What to work on:
Only lines holding the string "left" are wanted; copy each one from the material.

___ Dataset entries

This is an optimization exercise on Yosys and OpenROAD, whose aim is small area, not a production implementation. The RTL was checked by simulation tests, not by an equivalence proof against the original design. The clock port is modelled as an ideal driver; clocking choices that lean on that would not hold on a real chip.

## flow/design.v (module list and top-level ports; edited modules follow where they fit)
// module catc: 805 lines
module catc #(
    parameter [31:0] TIMEOUT_CYCLES = 32'd3000
) (
    input  wire        clk,
    input  wire        rst,
    input  wire        cmd_valid,
    input  wire [39:0] cmd_word,
    output wire        cmd_ready,
    output wire        done,
    output wire [3:0]  result,
    input  wire [3:0]  sts_addr,
    output reg  [31:0] sts_rdata,
    output wire        open_req,
    output wire [31:0] open_speed,
    input  wire        open_done,
    input  wire        open_ok,
    output wire        close_req,
    output wire        tx_start,
    output wire [39:0] tx_data,
    input  wire        tx_done,
    input  wire [2:0]  tx_count,
    input  wire        rx_valid,
    input  wire [7:0]  rx_data
);
  // ...
==> flow/flow/run.sh <==
#!/bin/bash
# Own layout flow: the standard synthesis; then the combinational logic is
# mapped again by ABC with an area-oriented script (registers and full adder
# cells are left as the standard synthesis made them, after choosing each full
# adder's polarity to need fewer inverters); then the standard ORFS flow from
# floorplan to finish, with the port buffers made of the smallest buffer and a
# clock tree of small buffers (a tree of the default buffers if the small one
# leaves a flip-flop clock pin slow).
set -euo pipefail
WORK=$(pwd)
FLOWDIR=$WORK/flow
R=$WORK/orfs/results/${FLOW_PLATFORM}/catc/base
LIB=$FLOW_HOME/platforms/${FLOW_PLATFORM}/lib/sky130_fd_sc_hd__tt_025C_1v80.lib
YOSYS=$FLOW_HOME/../tools/install/yosys/bin/yosys
[ -x "$YOSYS" ] || YOSYS=yosys

# 1. standard synthesis
bash standard.sh synth > $WORK/log_1_standard_synth.log 2>&1

# 2. full adder polarity, then remap the combinational logic
cp $R/1_2_yosys.v $WORK/standard_1_2_yosys.v
python3 $FLOWDIR/fapol.py $WORK/standard_1_2_yosys.v $WORK/fapol_1_2_yosys.v > $WORK/log_2_fapol.log 2>&1
python3 $FLOWDIR/libmap.py $LIB $WORK/fapol_1_2_yosys.v $WORK/remap_cells.v 'fa_1' > $WORK/log_3_libmap.log 2>&1
cat > $WORK/remap.abc <<EOT
strash
&get -n
&deepsyn -T 90
&dch -f
&nf -R 1000
&put
EOT
cat > $WORK/remap.ys <<EOT
read_liberty -lib -ignore_miss_dir -setattr blackbox $LIB
read_verilog $WORK/fapol_1_2_yosys.v
hierarchy -top $FLOW_TOP
techmap -map $WORK/remap_cells.v
techmap
opt_expr
opt_clean
abc -script $WORK/remap.abc -liberty $LIB -dont_use *lpflow* -dont_use *probe* -dont_use *fill* -D 30000
setundef -zero
splitnets
opt_clean -purge
hilomap -singleton -hicell sky130_fd_sc_hd__conb_1 HI -locell sky130_fd_sc_hd__conb_1 LO
insbuf -buf sky130_fd_sc_hd__buf_1 A X
opt_clean -purge
check -assert
stat -liberty $LIB
write_verilog -noattr -noexpr -nohex -nodec $WORK/remapped_1_2_yosys.v
EOT
$YOSYS -l $WORK/log_4_remap_yosys.log -q $WORK/remap.ys > /dev/null 2>&1
cp $WORK/remapped_1_2_yosys.v $R/1_2_yosys.v
touch $R/1_2_yosys.v

# 3. the standard flow from the remapped netlist, to the clock tree; the port
#    buffers are the smallest buffer, the clock tree is built of clkbuf_4 cells
#    without dummy loads
export BUFFER_PORTS_ARGS="-buffer_cell sky130_fd_sc_hd__buf_1"
export CTS_ARGS="-sink_clustering_enable -repair_clock_nets -dont_use_dummy_load -buf_list sky130_fd_sc_hd__clkbuf_4"
bash standard.sh cts > $WORK/log_5_standard_cts.log 2>&1
CTS_ODB=$R/4_cts.odb CTS_SDC=$R/4_cts.sdc openroad -no_init -exit $FLOWDIR/clkslew.tcl > $WORK/log_6_clkslew.log 2>&1 || true
slew=$(sed -n 's/^CLKSLEW //p' $WORK/log_6_clkslew.log | tail -1)
if [ -z "$slew" ] || python3 -c "import sys; sys.exit(0 if float('$slew') > 0.100 else 1)"; then
  # clock pins too slow (or not measured): build the tree of the default buffers again
  echo "clock slew '$slew': redoing the clock tree with the default buffers" >> $WORK/log_6_clkslew.log
  rm -f $R/4_1_cts.odb $R/4_cts.odb $R/4_cts.sdc
  export CTS_ARGS="-sink_clustering_enable -repair_clock_nets -dont_use_dummy_load"
  bash standard.sh cts > $WORK/log_7_standard_cts_again.log 2>&1
fi

# 4. the rest of the standard flow
bash standard.sh finish > $WORK/log_8_standard_finish.log 2>&1
==> flow/flow/clkslew.tcl <==
# prints the largest flip-flop clock-pin slew (ns) of the clock tree just built
set p $::env(FLOW_HOME)/platforms/$::env(FLOW_PLATFORM)
read_lef $p/lef/sky130_fd_sc_hd.tlef
read_lef $p/lef/sky130_fd_sc_hd_merged.lef
read_liberty $p/lib/sky130_fd_sc_hd__tt_025C_1v80.lib
read_db $::env(CTS_ODB)
read_sdc $::env(CTS_SDC)
source $p/setRC.tcl
estimate_parasitics -placement
set mx 0
foreach pin [get_pins -hierarchical */CLK] {
  set s [get_property $pin slew_max]
  if {$s > $mx} { set mx $s }
}
puts "CLKSLEW $mx"
==> flow/flow/fapol.py <==
#!/usr/bin/env python3
# Choose the polarity of each full adder cell (sky130 fa_1) so that fewer
# inverters are needed between full adders and registers. A full adder is
# self-dual: FA(~a, ~b, ~c) = (~cout, ~sum), so an adder may take all three
# inputs complemented if both its outputs are complemented. Flipped adders get
# their complemented inputs from the inverters already in the netlist where they
# exist and from new inverters otherwise, and new inverters restore their outputs;
# ABC, which maps all logic but the adders and registers afterwards, removes the
# inverter pairs. The function of the netlist does not change.
# usage: fapol.py IN.v OUT.v
import re, sys
src = open(sys.argv[1]).read()
cell_re = re.compile(r'(sky130_fd_sc_hd__\w+)\s+(\S+)\s*\((.*?)\);', re.S)
pin_re = re.compile(r'\.(\w+)\(([^()]*)\)')
cells = []
for m in cell_re.finditer(src):
    typ, name, conns = m.group(1), m.group(2), m.group(3)
    pins = {p: n.strip() for p, n in pin_re.findall(conns)}
    cells.append({'typ': typ, 'name': name, 'pins': pins, 'span': m.span()})
OUTP = {'X', 'Y', 'Q', 'Q_N', 'SUM', 'COUT', 'HI', 'LO'}
drv = {}
for i, c in enumerate(cells):
    for p, n in c['pins'].items():
        if p in OUTP: drv[n] = (i, p)
def is_inv(t): return re.search(r'__(clk)?inv_\d+$', t) is not None
def is_buf(t): return re.search(r'__(clk)?buf_\d+$', t) is not None
def is_fa(t): return t.endswith('__fa_1')
def is_ff(t): return 'df' in t.split('__')[-1]
def resolve(n):
    """base net and inversion parity through inverter/buffer chains"""
    par = 0
    seen = 0
    while n in drv and seen < 50:
        i, p = drv[n]; t = cells[i]['typ']
        if is_inv(t): par ^= 1; n = cells[i]['pins']['A']
        elif is_buf(t): n = cells[i]['pins']['A']
        else: break
        seen += 1
    return n, par
fas = [i for i, c in enumerate(cells) if is_fa(c['typ'])]
faidx = {i: k for k, i in enumerate(fas)}
edges = []
for i in fas:
    for p in ('A', 'B', 'CIN'):
        n = cells[i]['pins'].get(p)
        if n is None: continue
        b, par = resolve(n)
        if b in drv:
            j, q = drv[b]; t = cells[j]['typ']
            if is_fa(t): edges.append((faidx[j], faidx[i], par))
            elif is_ff(t): edges.append((None, faidx[i], par))
        elif not re.match(r"\d+'", b):
            edges.append((None, faidx[i], par))   # module input
# register D pins fed (through inverters) by adder outputs
for j, c in enumerate(cells):
    if is_ff(c['typ']):
        for p, n in c['pins'].items():
            if p in OUTP or p in ('CLK',): continue
            b, par = resolve(n)
            if b in drv and is_fa(cells[drv[b][0]]['typ']):
                edges.append((faidx[drv[b][0]], None, par))
N = len(fas); f = [0] * N
adj = [[] for _ in range(N)]
for k, (u, v, par) in enumerate(edges):
    if u is not None: adj[u].append(k)
    if v is not None and v != u: adj[v].append(k)
def ecost(k):
    u, v, par = edges[k]
    return par ^ (f[u] if u is not None else 0) ^ (f[v] if v is not None else 0)
def gain(x):
    return sum(1 - 2 * ecost(k) for k in adj[x])
before = sum(ecost(k) for k in range(len(edges)))
improved = True; it = 0
while improved and it < 100:
    improved = False; it += 1
    for x in range(N):
        if gain(x) < 0:
            f[x] ^= 1; improved = True
after = sum(ecost(k) for k in range(len(edges)))
# emit
out = []; last = 0; extra = []; cnt = 0
invout = {}   # net -> existing inverter input (complement available)
for i, c in enumerate(cells):
    if is_inv(c['typ']): invout[c['pins']['Y']] = c['pins']['A']
newwires = []
def esc(n): return n + ' ' if n.startswith('\\') else n
def comp(n):
    global cnt
    if n in invout: return invout[n]
    cnt += 1; w = f'fapol_n{cnt}'; newwires.append(w)
    extra.append(f'  sky130_fd_sc_hd__inv_1 fapol_i{cnt} (.A({esc(n)}), .Y({w}));')
    invout[w] = n
    return w
for x in range(N):
    if not f[x]: continue
    i = fas[x]; c = cells[i]
    pins = dict(c['pins'])
    for p in ('A', 'B', 'CIN'):
        pins[p] = comp(pins[p])
    for p in ('SUM', 'COUT'):
        if p in pins:
            cnt += 1; w = f'fapol_n{cnt}'; newwires.append(w)
            extra.append(f'  sky130_fd_sc_hd__inv_1 fapol_i{cnt} (.A({w}), .Y({esc(pins[p])}));')
            pins[p] = w
    c['new'] = f"{c['typ']} {c['name']} (" + ", ".join(f".{p}({esc(n)})" for p, n in pins.items()) + ");"
for c in cells:
    if 'new' in c:
        s, e = c['span']; out.append(src[last:s]); out.append(c['new']); last = e
out.append(src[last:])
res = "".join(out)
k = res.rindex('endmodule')
decl = "".join(f"  wire {w};\n" for w in newwires)
res = res[:k] + decl + "\n".join(extra) + "\n" + res[k:]
open(sys.argv[2], 'w').write(res)
print(f"full adders {N}, flipped {sum(f)}, costly inversions {before} -> {after}", file=sys.stderr)
==> flow/flow/libmap.py <==
#!/usr/bin/env python3
# Write a Yosys techmap file that replaces each combinational sky130 cell used in a
# netlist by its liberty function, so ABC can map the logic again.
# usage: libmap.py LIB NETLIST OUT [keep-cell-regex]
import re, sys
lib, net, out = sys.argv[1:4]
keep = re.compile(sys.argv[4]) if len(sys.argv) > 4 else None
used = set(re.findall(r'^\s*(sky130_fd_sc_hd__\w+)\s', open(net).read(), re.M))
text = open(lib).read()
cells = {}
for m in re.finditer(r'\n\s*cell\s*\(\s*"?(\w+)"?\s*\)\s*\{', text):
    name = m.group(1)
    if name not in used: continue
    # find cell body by brace matching
    i = m.end(); depth = 1
    while depth:
        c = text[i]
        if c == '{': depth += 1
        elif c == '}': depth -= 1
        i += 1
    cells[name] = text[m.end():i]
def conv(f):
    f = f.replace('!', '~').replace('+', '|').replace('*', '&')
    # implicit AND by whitespace between operands, e.g. "A B"
    f = re.sub(r'(?<=[\w)])\s+(?=[~\w(])', ' & ', f)
    return f
L = []
for name, body in sorted(cells.items()):
    if re.search(r'\b(ff|latch|statetable)\s*\(', body): continue
    if keep and keep.search(name): continue
    pins = []
    for pm in re.finditer(r'\bpin\s*\(\s*"?(\w+)"?\s*\)\s*\{', body):
        j = pm.end(); depth = 1
        while depth:
            c = body[j]
            if c == '{': depth += 1
            elif c == '}': depth -= 1
            j += 1
        pb = body[pm.end():j]
        d = re.search(r'direction\s*:\s*"?(\w+)"?', pb)
        fn = re.search(r'\bfunction\s*:\s*"([^"]*)"', pb)
        pins.append((pm.group(1), d.group(1) if d else None, fn.group(1) if fn else None))
    outs = [p for p in pins if p[1] == 'output']
    ins = [p for p in pins if p[1] == 'input']
    if not outs or any(o[2] is None for o in outs): continue
    L.append(f"module {name} (" + ", ".join([f"input {p[0]}" for p in ins] + [f"output {p[0]}" for p in outs]) + ");")
    for o in outs:
        L.append(f"  assign {o[0]} = {conv(o[2])};")
    L.append("endmodule")
open(out, 'w').write("\n".join(L) + "\n")
print(f"{len(used)} cell types used, mapped {sum(1 for l in L if l.startswith('module'))}", file=sys.stderr)
==> flow/standard.sh <==
#!/bin/bash
# synth_recipe.tcl (not shown) runs the flow's synth.tcl, then flattens the netlist and writes it again
# the make line also repeats each setting of config.mk as NAME=value (left out here)
make -C /OpenROAD-flow-scripts/flow DESIGN_CONFIG=/design/flow/config.mk WORK_HOME=/design/flow/orfs CLKGATE_MAP_FILE= SYNTH_SCRIPT=/design/flow/synth_recipe.tcl "${@:-finish}"
==> flow/config.mk <==
export PLATFORM = sky130hd
export DESIGN_NAME = catc
export DESIGN_NICKNAME = catc
export VERILOG_FILES = /design/flow/design.v
export SDC_FILE = /design/flow/constraint.sdc
export NUM_CORES = 4
export LEC_CHECK = 0
export ABC_AREA = 1
export CAP_MARGIN = 20
export CORE_MARGIN = 2
export CORE_UTILIZATION = 60
export SLEW_MARGIN = 20
==> flow/constraint.sdc <==
create_clock -name core_clock -period 30.0 [get_ports {clk}]
set_input_delay 6.0000 -clock core_clock [delete_from_list [all_inputs] [get_ports {clk}]]
set_output_delay 6.0000 -clock core_clock [all_outputs]
set_load 0.01 [all_outputs]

______

Solution to this task:
# cells are left as the standard synthesis made them, after choosing each full
# the make line also repeats each setting of config.mk as NAME=value (left out here)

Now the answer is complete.